[Saved data entries]

━━━━

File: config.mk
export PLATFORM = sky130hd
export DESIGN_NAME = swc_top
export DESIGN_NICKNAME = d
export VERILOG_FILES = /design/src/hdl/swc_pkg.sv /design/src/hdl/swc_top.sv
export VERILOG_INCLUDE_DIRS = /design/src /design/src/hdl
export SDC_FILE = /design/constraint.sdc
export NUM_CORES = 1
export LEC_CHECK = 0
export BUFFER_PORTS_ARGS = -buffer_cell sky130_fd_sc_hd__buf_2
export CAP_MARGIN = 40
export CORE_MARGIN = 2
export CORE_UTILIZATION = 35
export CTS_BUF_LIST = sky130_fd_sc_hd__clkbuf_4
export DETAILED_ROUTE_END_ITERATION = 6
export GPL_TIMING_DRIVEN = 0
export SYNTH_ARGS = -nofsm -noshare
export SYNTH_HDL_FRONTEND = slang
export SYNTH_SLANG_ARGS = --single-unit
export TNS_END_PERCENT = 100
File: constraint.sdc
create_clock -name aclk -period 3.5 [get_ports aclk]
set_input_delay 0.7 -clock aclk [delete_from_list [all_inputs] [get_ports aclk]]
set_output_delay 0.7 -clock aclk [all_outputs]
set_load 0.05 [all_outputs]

━━━━

WHAT IS NEEDED:
Say how many lines above contain the string "constraint". Answer with the number only.

OUTPUT FOR THIS EXERCISE:
2